If one has a connect sum of two non-trivial irreducible 3-manifolds $M=M_1\#M_2$, then there is a unique embedded essential 2-sphere $S^2$ up to isotopy (forgetting orientation). Hence the elements of $\pi_2(M)$ realized by an embedded 2-sphere will just be the orbit of this 2-sphere under the action of $\pi_1(M)=\pi_1(M_1)\ast\pi_1(M_2)$. With the identification $\pi_2(M) \cong \pi_2(\tilde{M})\cong H_2(\tilde{M})$ via Hurewicz, where $\tilde{M}$ is the universal cover, we can see that most classes (even primitive) will not be realized by an embedded 2-sphere.

From the proof of the geometrization conjecture, one may conclude that $\tilde{M} \cong \mathbb{S^3}-K$, where $K$ is either 2 points (if $M_1\cong M_2\cong \mathbb{RP}^3$, or $K$ is a tamely embedded Cantor set.
I have some notes describing how this goes. In the first case, $H_2(\tilde{M})\cong \mathbb{Z}$, and the element is represented by an embedded sphere iff it is primitive.

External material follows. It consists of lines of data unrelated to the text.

**config.mk**
```make
export PLATFORM = sky130hd
export DESIGN_NAME = battery_level_hysteresis_monitor
export DESIGN_NICKNAME = d
export VERILOG_FILES = /design/src/hdl/blhm_pkg.sv /design/src/hdl/battery_level_hysteresis_monitor.sv /design/src/hdl/blhm_cfg.sv /design/src/hdl/blhm_accum.sv /design/src/hdl/blhm_scale.sv /design/src/hdl/blhm_level.sv
export SDC_FILE = /design/constraint.sdc
export NUM_CORES = 1
export LEC_CHECK = 0
export ABC_AREA = 1
export BUFFER_PORTS_ARGS = -buffer_cell sky130_fd_sc_hd__buf_4
export CAP_MARGIN = 15
export CORE_MARGIN = 4
export CORE_UTILIZATION = 26
export CTS_CLUSTER_SIZE = 10
export DETAILED_ROUTE_END_ITERATION = 10
export SLEW_MARGIN = 30
export SYNTH_ARGS = -nofsm -noshare
export SYNTH_HDL_FRONTEND = slang
export SYNTH_SLANG_ARGS = --single-unit
```
**constraint.sdc**
```tcl
create_clock -name clk -period 5.15 [get_ports clk]
set_input_delay 0.2575 -clock clk [delete_from_list [all_inputs] [get_ports clk]]
set_output_delay 0.2575 -clock clk [all_outputs]
set_load 0.02 [all_outputs]
```
[config.mk]
export PLATFORM = sky130hd
export DESIGN_NAME = int32_to_float32_rne_flat
export DESIGN_NICKNAME = d
export VERILOG_FILES = /design/src/rtl/i2f_pkg.sv /design/src/rtl/i2f_stream_if.sv /design/src/rtl/i2f_norm.sv /design/src/rtl/i2f_round.sv /design/src/rtl/int32_to_float32_rne.sv /design/src/flat_wrapper.sv
export VERILOG_INCLUDE_DIRS = /design/src /design/src/rtl
export SDC_FILE = /design/constraint.sdc
export NUM_CORES = 1
export LEC_CHECK = 0
export BUFFER_PORTS_ARGS = -buffer_cell sky130_fd_sc_hd__buf_2
export CAP_MARGIN = 20
export CORE_MARGIN = 2
export CORE_UTILIZATION = 50
export DETAILED_ROUTE_END_ITERATION = 12
export PLACE_DENSITY_LB_ADDON = 0.08
export SETUP_SLACK_MARGIN = 0.05
export SLEW_MARGIN = 5
export SYNTH_ARGS = -nofsm -noshare
export SYNTH_HDL_FRONTEND = slang
export SYNTH_SLANG_ARGS = --single-unit
[constraint.sdc]
create_clock -name clk -period 3.65 [get_ports clk]
set_input_delay 0.1825 -clock clk [delete_from_list [all_inputs] [get_ports clk]]
set_output_delay 0.1825 -clock clk [all_outputs]
set_load 0.005 [all_outputs]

In the second case, one may represent any element of $H_2(\tilde{M})$ by a disjoint union of oriented 2-spheres $\Sigma$. Moreover, we may assume this is minimal, so that if components of $\Sigma$ are adjacent, then the orientations agree (otherwise, we may tube them together to get fewer spheres). If $\Sigma$ is disconnected, the the corresponding class of $\pi_2(\tilde{M})$ cannot be represented by an embedded 2-sphere, and hence the same for $\pi_2(M)$. But $\Sigma$ may be disconnected without being non-primitive, since there may be components of $K$ between each of the components of $\Sigma$ which prevent them from being parallel.
I believe figuring out if such a class is connected should be algorithmic (but not practically), by constructing enough of the universal cover, and then performing 3-manifold algorithms to find the embedded spheres.

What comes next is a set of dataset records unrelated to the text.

### src/hw/rtl/tsw_pkg.sv
// ============================================================================
// tsw_pkg: shared types and constants of the tanh waveshaper
// Formats of the tanh argument, the table and the mix path, plus the
// configuration register map.
// ============================================================================
package tsw_pkg;

    // Default sizes
    localparam int SAMPLE_BITS_DEF  = 24;
    localparam int TANH_ENTRIES_DEF = 256;

    // Configuration port
    localparam int CFG_IDX_W  = 3;
    localparam int CFG_DATA_W = 16;
    localparam int DRIVE_W    = 15;
    localparam int GAIN_W     = 16;

    typedef enum logic [CFG_IDX_W-1:0] {
        CFG_DRIVE  = 3'd0,
        CFG_MAKEUP = 3'd1,
        CFG_WET    = 3'd2,
        CFG_SHAPE  = 3'd3,
        CFG_ASYM   = 3'd4
    } t_cfg_idx;

    typedef struct packed {
        logic        [DRIVE_W-1:0] drive_gain;          // Q2.13
        logic        [GAIN_W-1:0]  makeup_gain;         // Q1.15
        logic        [GAIN_W-1:0]  wet_mix;             // Q1.15
        logic signed [GAIN_W-1:0]  shape_amount;        // Q2.14
        logic        [GAIN_W-1:0]  negative_asymmetry;  // Q3.13
    } t_cfg;

    localparam logic [DRIVE_W-1:0] DRIVE_RST  = 15'd8192;
    localparam logic [GAIN_W-1:0]  MAKEUP_RST = 16'd32768;
    localparam logic [GAIN_W-1:0]  WET_RST    = 16'd32768;
    localparam logic [GAIN_W-1:0]  SHAPE_RST  = 16'd0;
    localparam logic [GAIN_W-1:0]  ASYM_RST   = 16'd8192;

    // Tanh argument: magnitude in Q.24
    localparam int ARG_FRAC        = 24;
    localparam int ARG_LIMIT_SHIFT = 27;    // |z| >= 8 saturates
    localparam int ASYM_FRAC       = 13;
    localparam int SHAPE_FRAC      = 14;
    localparam int Z1_W            = 27;    // after drive
    localparam int Z2_W            = 30;    // after asymmetry
    localparam int Z3_W            = 32;    // after shape
    localparam int KM_W            = 16;    // |1 + shape| in Q2.14

    // Tanh magnitude: Q1.30
    localparam int              TANH_W   = 31;
    localparam logic [TANH_W-1:0] TANH_ONE = 31'h4000_0000;

    // Mix path, Q.31 based
    localparam int X31_W  = 32;
    localparam int DIFF_W = 34;
    localparam int WET_FRAC = 15;
    localparam int MIX_W  = 36;
    localparam int PI_W   = DIFF_W + GAIN_W + 1;   // wet product
    localparam int PJ_W   = MIX_W + GAIN_W + 1;    // makeup product

endpackage

### src/hw/rtl/tsw_mix.sv
// ============================================================================
// tsw_mix: dry/wet mix and makeup gain
// Four stages: wet difference, wet product and sum, makeup product,
// rounding and saturation into the output register.
// ============================================================================
module tsw_mix import tsw_pkg::*; #(
    parameter int SAMPLE_BITS = SAMPLE_BITS_DEF
) (
    input  logic                          i_clk,
    input  logic                          i_rst_n,
    input  t_cfg                          i_cfg,
    input  logic                          i_valid,
    output logic                          o_ready,
    input  logic signed [SAMPLE_BITS-1:0] i_x,
    input  logic        [TANH_W-1:0]      i_ym,
    input  logic                          i_sign,
    output logic                          o_valid,
    input  logic                          i_ready,
    output logic signed [SAMPLE_BITS-1:0] o_sample
);

    localparam int OSH = 47 - SAMPLE_BITS;     // Q.31 * Q1.15 back to sample
    localparam logic signed [PJ_W-1:0] O_MAX = (PJ_W'(1) << (SAMPLE_BITS - 1)) - PJ_W'(1);
    localparam logic signed [PJ_W-1:0] O_MIN = -O_MAX - PJ_W'(1);
    localparam logic signed [PJ_W-1:0] O_HALF = PJ_W'(1) << (OSH - 1);
    localparam logic signed [PI_W-1:0] W_HALF = PI_W'(1) << (WET_FRAC - 1);

    logic en_h, en_i, en_j, en_k;

    logic                          r_h_v, r_i_v, r_j_v, r_k_v;
    logic signed [DIFF_W-1:0]      r_h_d;
    logic signed [X31_W-1:0]       r_h_x31;
    logic signed [MIX_W-1:0]       r_i_mix;
    logic signed [PJ_W-1:0]        r_j_prod;
    logic signed [SAMPLE_BITS-1:0] r_k_out;

    logic signed [DIFF_W-1:0]      w_y, w_y2, w_x31e, n_h_d;
    logic signed [X31_W-1:0]       w_x31;
    logic signed [PI_W-1:0]        w_prod_i, w_t, w_sum_i;
    logic signed [PJ_W-1:0]        w_prod_j, w_rnd_k;
    logic signed [SAMPLE_BITS-1:0] n_k_out;

    assign en_k    = !r_k_v || i_ready;
    assign en_j    = !r_j_v || en_k;
    assign en_i    = !r_i_v || en_j;
    assign en_h    = !r_h_v || en_i;
    assign o_ready = en_h;

    // Signed tanh in Q.31 minus the dry sample in Q.31
    assign w_y    = i_sign ? -$signed(DIFF_W'(i_ym)) : $signed(DIFF_W'(i_ym));
    assign w_y2   = w_y <<< 1;
    assign w_x31  = X31_W'(i_x) <<< (X31_W - SAMPLE_BITS);
    assign w_x31e = DIFF_W'(w_x31);
    assign n_h_d  = w_y2 - w_x31e;

    // Wet blend: x + round((y - x) * wet)
    assign w_prod_i = PI_W'(r_h_d) * $signed({{(PI_W-GAIN_W){1'b0}}, i_cfg.wet_mix});
    assign w_t      = (w_prod_i + W_HALF) >>> WET_FRAC;
    assign w_sum_i  = PI_W'(r_h_x31) + w_t;

    // Makeup gain
    assign w_prod_j = PJ_W'(r_i_mix) * $signed({{(PJ_W-GAIN_W){1'b0}}, i_cfg.makeup_gain});

    // Round half up and clamp to full scale
    assign w_rnd_k = (r_j_prod + O_HALF) >>> OSH;
    always_comb begin
        if (w_rnd_k > O_MAX) begin
            n_k_out = O_MAX[SAMPLE_BITS-1:0];
        end else if (w_rnd_k < O_MIN) begin
            n_k_out = O_MIN[SAMPLE_BITS-1:0];
        end else begin
            n_k_out = w_rnd_k[SAMPLE_BITS-1:0];
        end
    end

    always_ff @(posedge i_clk) begin
        if (!i_rst_n) begin
            r_h_v <= 1'b0;
            r_i_v <= 1'b0;
            r_j_v <= 1'b0;
            r_k_v <= 1'b0;
        end else begin
            if (en_h) r_h_v <= i_valid;
            if (en_i) r_i_v <= r_h_v;
            if (en_j) r_j_v <= r_i_v;
            if (en_k) r_k_v <= r_j_v;
        end
    end

    always_ff @(posedge i_clk) begin
        if (en_h) begin
            r_h_d   <= n_h_d;
            r_h_x31 <= w_x31;
        end
        if (en_i) begin
            r_i_mix <= w_sum_i[MIX_W-1:0];
        end
        if (en_j) begin
            r_j_prod <= w_prod_j;
        end
        if (en_k) begin
            r_k_out <= n_k_out;
        end
    end

    assign o_valid  = r_k_v;
    assign o_sample = r_k_out;

    // Rounding never lifts a negative product above zero
    a_neg_out: assert property (@(posedge i_clk) disable iff (!i_rst_n)
        (r_j_v && en_k && r_j_prod[PJ_W-1]) |=> (r_k_out[SAMPLE_BITS-1] || r_k_out == '0))
        else $error("negative mix produced positive output");

endmodule

### config.mk
export PLATFORM = sky130hd
export DESIGN_NAME = tsw_mix
export DESIGN_NICKNAME = d
export VERILOG_FILES = /design/src/hw/rtl/tsw_pkg.sv /design/src/hw/rtl/tsw_mix.sv
export SDC_FILE = /design/constraint.sdc
export NUM_CORES = 2
export LEC_CHECK = 0
export ABC_AREA = 1
export BUFFER_PORTS_ARGS = -buffer_cell sky130_fd_sc_hd__buf_2
export CAP_MARGIN = 10
export CORE_ASPECT_RATIO = 0.5
export CORE_MARGIN = 4
export CORE_UTILIZATION = 38
export DETAILED_ROUTE_END_ITERATION = 8
export PLACE_DENSITY = 0.55
export SYNTH_ARGS = -nofsm -noshare
export SYNTH_HDL_FRONTEND = slang
export SYNTH_SLANG_ARGS = --single-unit
### constraint.sdc
create_clock -name i_clk -period 7.3 [get_ports i_clk]
set_input_delay 0.365 -clock i_clk [delete_from_list [all_inputs] [get_ports i_clk]]
set_output_delay 0.365 -clock i_clk [all_outputs]
set_load 0.01 [all_outputs]
Word level (Yosys, flattened, before mapping):

Index checks and enable logic that the tools add are counted.

* $add $sub $neg: 5
* multipliers: 2
* div/mod/pow operators: 0
* order comparisons: 2
* equal/unequal tests: 0
* shift-type cells: 0
* mux-type cells: 2
* bitwise gates (word level): 0
* reduce and logical (&&, ||, !) cells: 8

Operator list (number)
* $add A53 B24 Y53 const B: 1
* $mul A36 B17 Y53: 1
* $add A51 B16 Y51 const B: 1
* $mul A34 B17 Y51: 1
* $add A32 B36 Y36: 1
* $sub A34 B32 Y34: 1
* $mux W33: 1
* $neg A31 Y33: 1
* $gt A30 B24 Y1 const B: 1
* $lt A30 B24 Y1 const B: 1
* $mux W24: 1
* $logic_not A1 Y1: 4
* $logic_or A1 B1 Y1: 4

* flip-flop bits (word level): 175
* bits in latches: 0
* memory bits (writable): 0
* bits in read-only memories: 0
* bits of input ports: 139
* output and inout port bits: 26
* memories kept: 0

Logic depth before layout (Yosys ltp):

* depth after elaboration: 5
* gate-level depth with buffers: 41

Least setup slack after synthesis:

OpenSTA, ideal clock, no wires.

* path kind: input to register
* start point: input i_cfg[40] in the netlist's numbering
* end point: register r_i_mix[24], data pin
* data arrival time: 6563 ps
* data required time: 7042 ps
* slack: 479 ps
* stages on the path: 31
* path through: clkbuf_1 > clkbuf_1 > nand2_1 > fa_1 > inv_1 > fa_1 > fa_1 > fa_1 > fa_1 > inv_1 > fa_1 > inv_1 > ha_1 > nand2_1 > nor2_1 > inv_1 > nor2_1 > inv_1 > o21ai_0 > inv_1 > nand2_1 > xor2_1 > ha_1 > a21o_1 > nor2_1 > nor2_1 > nor2_1 > o21ai_0 > nand2_1 > nand2_1 > xor2_1

* longest elaborated chain between the ends: 3

RTL lines
* start: declaration: line tsw_mix.sv:11 `input t_cfg i_cfg,`
* $mul A34 B17 Y51: line tsw_mix.sv:57 `assign w_prod_i = PI_W'(r_h_d) * $signed({{(PI_W-GAIN_W){1'b0}}, i_cfg.wet_mix});`
* $add A51 B16 Y51: line tsw_mix.sv:58 `assign w_t = (w_prod_i + W_HALF) >>> WET_FRAC;`
* $add A32 B36 Y36: line tsw_mix.sv:59 `assign w_sum_i = PI_W'(r_h_x31) + w_t;`
* via w_sum_i[24]: line tsw_mix.sv:39 `logic signed [PI_W-1:0] w_prod_i, w_t, w_sum_i;`
* end signal: assignment: line tsw_mix.sv:96 `r_i_mix <= w_sum_i[MIX_W-1:0];`
* end: declaration: line tsw_mix.sv:33 `logic signed [MIX_W-1:0] r_i_mix;`

The timed path passes the listed nets, and every way through them passes these cells.
A chain may end at the register's enable or synchronous reset.

Worst setup path in the final report:

* start point: register r_h_d[20]
* end point: register r_i_mix[34], data pin

* longest elaborated chain between the ends: 3

RTL lines
* start: declaration: line tsw_mix.sv:31 `logic signed [DIFF_W-1:0] r_h_d;`
* start signal: assignment: line tsw_mix.sv:92 `r_h_d <= n_h_d;`
* $mul A34 B17 Y51: line tsw_mix.sv:57
* $add A51 B16 Y51: line tsw_mix.sv:58
* $add A32 B36 Y36: line tsw_mix.sv:59
* via w_sum_i[34]: line tsw_mix.sv:39

The timed path passes the listed nets, and every way through them passes these cells.

==> out/metrics.cfg <==
[sta]
max_freq_mhz=141.1
setup_viol=0
maxSlewHeadroom=0.3394
rsz0062_at_grt=yes
hold_ws_ns=0.05793
period_needed_ns=7.089
tightest_slew_ns=0.9909
clock_skew_ns=0.02874
finalHoldViolCount=0
slew_viol_final=0
finalCritPeriodShare=0.9711

[worst_setup_path]
critPathCapture=r_i_mix[34]
crit_family=adder cells
slowest_delay_ns=0.57
startpoint=r_h_d[20]
path_buf_inv=10
cp.arrival_ns=7.35
rr_worst_depth=32
cpMostUsedCell=fa_1
r2r-end=r_i_mix[34]
start_kind=flop
cp.required_ns=7.56
cp.depth=32
cpMaxStageDelayCell=fa_1
r2r-start=r_h_d[20]
rrSetupSlack_ns=0.21
path_class=reg -> reg
cp_max_fo=6
end_kind=flop

[run]
cap_violations=0

[synth]
synth_seq_cells=152
synth_area_mm2=0.05111
synth_top_area_cell=fa_1
synthTopCellsByArea=fa_1, inv_1, nand2_1
synth_seq_area_share=0.08853
syn_avg_cell_area_um2=7.534
ys_warn_count=0
async_flop_share=0
synth_edf_count=148
synth_top_area_frac=0.4101
ys_types=37
ys.flop_type=edfxtp_1
synth_cells=6783
syn_nets=8296

[place]
detailed_place_hpwl_um=126300
gp_congestion=0.9425
dpl-instance-area_mm2=0.05682
portBuffers=117

[clock_tree]
clk_pin_slew_worst_paths_ns=0.08
clockBufferDepth=2
cts_tree=done
clkSinkCount=152
h-tree-depth=4
numCtsBuffers=17
cts_root_buf=clkbuf_16
clk_latency_ns=0.52

[die]
ios=165
dieArea_mm2=0.1408
die_x_um=526.6
fp.dieH_um=267.3
start_util=0.3856
coreArea_mm2=0.1326
rows=94

[drt]
viasPerCell=4.674
top_layer=met4
route.met3.wl_um=7170
met2WireLength_um=70600
wl_um=148000
vias=41710
ant_nets=0
drc=0
post_drt_wl_per_cell_um=16.58
drt-initial-drc-count=2376
m1WireLength_um=67850
first_pass_iters=6

[layout]
areaGrowthSynthToFinish_pct=16.10
nNetsFinal=8647
fill_cells=13410
drive_above_1_share=0.1333
diodes=0
final_area_mm2=0.05934

[global_route]
grt_usage=0.2148
grt_pass1_vias=44290
grt_max_degree=54
grt_pass1_wl_um=239400
grt-ovfl-total=0
grt_antenna_before_repair=1

[hold_path]
hold_path_class=in -> reg

[run_status]
status=finished clean

-- cells in the mapped netlist, types with 2 or more instances --
cell type,n
inv_1,2042
nand2_1,1791
fa_1,1047
nor2_1,371
ha_1,327
clkbuf_1,263
a21oi_1,206
edfxtp_1,148
o21ai_0,133
nand3_1,125
xor2_1,95
nand4_1,50
xnor2_1,45
nor3_1,37
a21o_1,16
o21bai_1,10
nor4_1,9
o21a_1,9
a31oi_1,8
nand3b_1,7
a21boi_0,6
nand2_2,5
dfxtp_1,4
nor2_2,4
or2_2,4
o211ai_1,3
o31ai_1,3
and2_1,2
and3_1,2
buf_4,2
buf_6,2
nand3_2,2
-- layout make-up --
class	count	area [um2]	share of cell area
sequential	152	4524	0.07625
tap	1776	2222	0.03745
multi-input combinational	4321	39460	0.6651
clock buffer	17	425.4	0.007170
clock inverter	15	183.9	0.003100
timing repair buffer	599	4843	0.08163
inverter	2043	7672	0.1293
-- what timing repair did --
item	4_1_cts	5_1_grt
hold buffers	0	0
pin swaps	4	122
buffers inserted	2	23
gates cloned	0	3
gates resized for setup	34	367
setup endpoints to repair	14	24
-- state kept, by name (all words and copies together), names as in the netlist --
signal    flops
r_i_mix      36
r_h_d        33
r_j_prod     31
o_sample     24
r_h_x31      24
o_valid       1
r_h_v         1
r_i_v         1
r_j_v         1
-- metrics by stage --
stage	cells	TNS, ns	setup slack (ns)	util
final	8923	0	0.2112	0.4476
after global routing	8923	-0.3205	-0.09468	0.4476
after CTS	8897	0	0.001402	0.4345
after detailed placement	8863	-5.341	-0.4106	0.4287
after global placement	8863	-4.594	-0.3591	0.4287
after floorplan	6783	0	0.4794	-
-- kinds of logic after synthesis --
kind of cell / Yosys count / synth area share
and+or+nand+nor: 2410 / 0.1856
buffers and inverters: 2310 / 0.1701
adders and majority gates: 1374 / 0.4902
AOI/OAI and AO/OA: 397 / 0.04157
DFF: 152 / 0.08853
xor gates and xnor gates: 140 / 0.02399
-- layer usage --
layer / up-vias / GRT usage
li1: 20030 / -
met1: 20620 / 0.2963
met2: 926 / 0.3710
met3: 139 / 0.02408
met4: 0 / 0.03630
met5: - / 0
-- cell usage in the layout (no fill, tap or decap), types with 5 or more instances in the layout --
cell type and count:
nand3_2 9, nor2_4 25, ha_4 45, a21boi_0 5, buf_4 430, o21ai_2 13
a21o_1 16, o21ai_0 93, edfxtp_1 148, o21ai_1 27, fa_2 10, nor4_1 6
nand2_1 1728, o21a_1 9, nor2_2 50, inv_2 23, a21oi_4 7, nor3_2 8
nand2_4 9, nand2_2 59, a21oi_1 159, buf_2 117, ha_1 279, clkbuf_16 20
nor2_1 301, inv_1 2019, nand3b_1 7, buf_12 46, xor2_1 93, a21oi_2 40
nand4_1 50, xnor2_1 44, fa_1 1037, o21bai_1 10, nor3_1 27, nand3_1 117
-- worst min path at each step --
stage	slack, ns	cells past startpoint	start	end
6_report	0.06	1	i_x[15]	r_h_x31[23]
5_1_grt	0.04	1	i_x[21]	r_h_x31[29]
4_1_cts	0.02	1	i_x[21]	r_h_x31[29]
3_5_place_dp	0.45	2	r_j_v	o_valid
2_1_floorplan	0.43	2	r_j_v	o_valid
3_3_place_gp	0.45	2	r_i_v	r_j_v
-- worst reg2reg max path, delay by kind of cell (launching register included) --
family                   cells  cell delay, ns
adder cells (fa/ha/maj)      8            3.73
AND/OR/NAND/NOR             14            1.64
buffers and inverters       10            1.02
flip-flops                   1            0.44
Power is not shown: default switching activity piles up to over one toggle a cycle in this logic, so the estimate is an artifact.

However, embeddedness of spheres in $\pi_2(\tilde{M})$ is not equivalent to embeddedness in $\pi_2(M)$. In the case at hand, where there is only one class of embedded 2-sphere (up to the action of $\pi_1(M)$), I believe that there ought to be an algorithm. Pull back the embedded 2-sphere $S$ from $M$ to $\tilde{M}$ to get a surface $\tilde{S}$ with infinitely many components. Then we want to be able to determine whether an embedded 2-sphere $\Sigma$ in $\pi_2(\tilde{M})$ is isotopic to one of the components of $\tilde{S}$. As described in my notes, $\tilde{M}$ is a union of thrice-punctured spheres. We may assume that the components of $\tilde{S}$ are contained in this union of 3-punctured spheres. Then take enough of these 3-punctured spheres to contain $\Sigma$ and be connected, giving a submanifold $N\subset \tilde{M}$. The by Hurewicz, $\pi_2(N)=H_2(N)$. Hence $\Sigma$ will be parallel to a sphere of $\tilde{S}$ iff it is homologically equivalent to a sphere of $\tilde{S}$ in $N$ (up to orientation).

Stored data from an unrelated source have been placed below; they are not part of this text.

### src/hw/rtl/tsw_arg.sv
// ============================================================================
// tsw_arg: tanh argument pipeline
// Four stages: input register, drive gain, negative asymmetry, shape gain.
// Produces |z| in Q.24 and the sign of the tanh argument.
// ============================================================================
module tsw_arg import tsw_pkg::*; #(
    parameter int SAMPLE_BITS = SAMPLE_BITS_DEF
) (
    input  logic                          i_clk,
    input  logic                          i_rst_n,
    input  t_cfg                          i_cfg,
    input  logic                          i_valid,
    output logic                          o_ready,
    input  logic signed [SAMPLE_BITS-1:0] i_sample,
    output logic                          o_valid,
    input  logic                          i_ready,
    output logic signed [SAMPLE_BITS-1:0] o_x,
    output logic        [Z3_W-1:0]        o_z,
    output logic                          o_sign
);

    localparam int SH   = SAMPLE_BITS - 12;          // drive product to Q.24
    localparam int PB_W = SAMPLE_BITS + DRIVE_W;
    localparam int PC_W = Z1_W + GAIN_W;
    localparam int PD_W = Z2_W + KM_W;

    logic en_a, en_b, en_c, en_d;

    logic                          r_a_v, r_b_v, r_c_v, r_d_v;
    logic signed [SAMPLE_BITS-1:0] r_a_x, r_b_x, r_c_x, r_d_x;
    logic        [Z1_W-1:0]        r_b_z;
    logic        [Z2_W-1:0]        r_c_z;
    logic        [Z3_W-1:0]        r_d_z;
    logic                          r_d_sign;

    logic        [SAMPLE_BITS-1:0] w_abs;
    logic        [PB_W-1:0]        w_prod_b, w_rnd_b;
    logic        [PC_W-1:0]        w_prod_c, w_rnd_c;
    logic        [PD_W-1:0]        w_prod_d, w_rnd_d;
    logic signed [KM_W:0]          w_k, w_kabs;
    logic        [KM_W-1:0]        w_km;
    logic        [Z1_W-1:0]        n_b_z;
    logic        [Z2_W-1:0]        n_c_z;
    logic        [Z3_W-1:0]        n_d_z;
    logic                          n_d_sign;

    // Stage enables: a stage loads when empty or when its successor moves
    assign en_d    = !r_d_v || i_ready;
    assign en_c    = !r_c_v || en_d;
    assign en_b    = !r_b_v || en_c;
    assign en_a    = !r_a_v || en_b;
    assign o_ready = en_a;

    // Drive: |x| * drive, rounded to Q.24
    assign w_abs    = r_a_x[SAMPLE_BITS-1] ? (~r_a_x + 1'b1) : r_a_x;
    assign w_prod_b = {{DRIVE_W{1'b0}}, w_abs} * {{SAMPLE_BITS{1'b0}}, i_cfg.drive_gain};
    assign w_rnd_b  = w_prod_b + (PB_W'(1) << (SH - 1));
    assign n_b_z    = w_rnd_b[SH +: Z1_W];

    // Asymmetry: only negative samples take the extra gain
    assign w_prod_c = {{GAIN_W{1'b0}}, r_b_z} * {{Z1_W{1'b0}}, i_cfg.negative_asymmetry};
    assign w_rnd_c  = w_prod_c + (PC_W'(1) << (ASYM_FRAC - 1));
    assign n_c_z    = r_b_x[SAMPLE_BITS-1] ? w_rnd_c[ASYM_FRAC +: Z2_W] : Z2_W'(r_b_z);

    // Shape: k = 1 + shape in Q2.14, magnitude and sign split
    assign w_k      = $signed({i_cfg.shape_amount[GAIN_W-1], i_cfg.shape_amount})
                      + $signed((KM_W+1)'(1 << SHAPE_FRAC));
    assign w_kabs   = w_k[KM_W] ? -w_k : w_k;
    assign w_km     = w_kabs[KM_W-1:0];
    assign w_prod_d = {{KM_W{1'b0}}, r_c_z} * {{Z2_W{1'b0}}, w_km};
    assign w_rnd_d  = w_prod_d + (PD_W'(1) << (SHAPE_FRAC - 1));
    assign n_d_z    = w_rnd_d[SHAPE_FRAC +: Z3_W];
    assign n_d_sign = r_c_x[SAMPLE_BITS-1] ^ w_k[KM_W];

    // Valid bits
    always_ff @(posedge i_clk) begin
        if (!i_rst_n) begin
            r_a_v <= 1'b0;
            r_b_v <= 1'b0;
            r_c_v <= 1'b0;
            r_d_v <= 1'b0;
        end else begin
            if (en_a) r_a_v <= i_valid;
            if (en_b) r_b_v <= r_a_v;
            if (en_c) r_c_v <= r_b_v;
            if (en_d) r_d_v <= r_c_v;
        end
    end

    // Payload
    always_ff @(posedge i_clk) begin
        if (en_a) begin
            r_a_x <= i_sample;
        end
        if (en_b) begin
            r_b_x <= r_a_x;
            r_b_z <= n_b_z;
        end
        if (en_c) begin
            r_c_x <= r_b_x;
            r_c_z <= n_c_z;
        end
        if (en_d) begin
            r_d_x    <= r_c_x;
            r_d_z    <= n_d_z;
            r_d_sign <= n_d_sign;
        end
    end

    assign o_valid = r_d_v;
    assign o_x     = r_d_x;
    assign o_z     = r_d_z;
    assign o_sign  = r_d_sign;

    // A silent sample drives nothing into the shaper
    a_zero_arg: assert property (@(posedge i_clk) disable iff (!i_rst_n)
        (r_a_v && en_b && r_a_x == '0) |=> (r_b_z == '0))
        else $error("zero sample gave nonzero drive product");

endmodule

### config.mk
export PLATFORM = sky130hd
export DESIGN_NAME = tsw_arg
export DESIGN_NICKNAME = d
export VERILOG_FILES = /design/src/hw/rtl/tsw_pkg.sv /design/src/hw/rtl/tsw_arg.sv
export SDC_FILE = /design/constraint.sdc
export NUM_CORES = 2
export LEC_CHECK = 0
export ABC_CLOCK_PERIOD_IN_PS = 12050
export BUFFER_PORTS_ARGS = -buffer_cell sky130_fd_sc_hd__buf_2
export CAP_MARGIN = 40
export CORE_ASPECT_RATIO = 1.4
export CORE_MARGIN = 2
export CORE_UTILIZATION = 30
export CTS_BUF_LIST = sky130_fd_sc_hd__clkbuf_16
export DETAILED_ROUTE_END_ITERATION = 6
export MAX_ROUTING_LAYER = met4
export PLACE_DENSITY = 0.44
export SLEW_MARGIN = 20
export SYNTH_ARGS = -nofsm -noshare
export SYNTH_HDL_FRONTEND = slang
export SYNTH_SLANG_ARGS = --single-unit
### constraint.sdc
create_clock -name i_clk -period 12.05 [get_ports i_clk]
set_input_delay 2.41 -clock i_clk [delete_from_list [all_inputs] [get_ports i_clk]]
set_output_delay 2.41 -clock i_clk [all_outputs]
set_load 0.01 [all_outputs]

I believe that this approach could be made algorithmic, although not in a practical way.

For the general case, I think there ought to be an abstract criterion that implies embeddedness. By the previous consideration, a 2-sphere in $\pi_2(M)$ lifts to a class of $H_2(\tilde{M})$ represented by an embedded sphere. This sphere separates the ends $E=\partial_{\infty}\tilde{M}$ into two pieces $E_+, E_-$. Then one can associate to this partition an action on a CAT(0) cube complex by Sageev's theory. There is a way to do this canonically in this case using a wall space on $E$, so that the sphere is embedded iff the complex is a tree. I won't delve into the theory, but suffice it to say that the sphere will be embedded iff the partition $\{E_+,E_-\}$ has the property that for each element $g\in \pi_1(M)$ acting on $\tilde{M}$ by covering translations and hence on $E$, either $g(E_+)\subset E_+$ or $g(E_+)\subset E_-$.

Again, it should be possible to make this criterion algorithmic by building "enough" of $\tilde{M}$ to see if a lift of $S$ crosses any of its covering translates in an essential way. One might even be able to make this computable using PL minimal surface theory.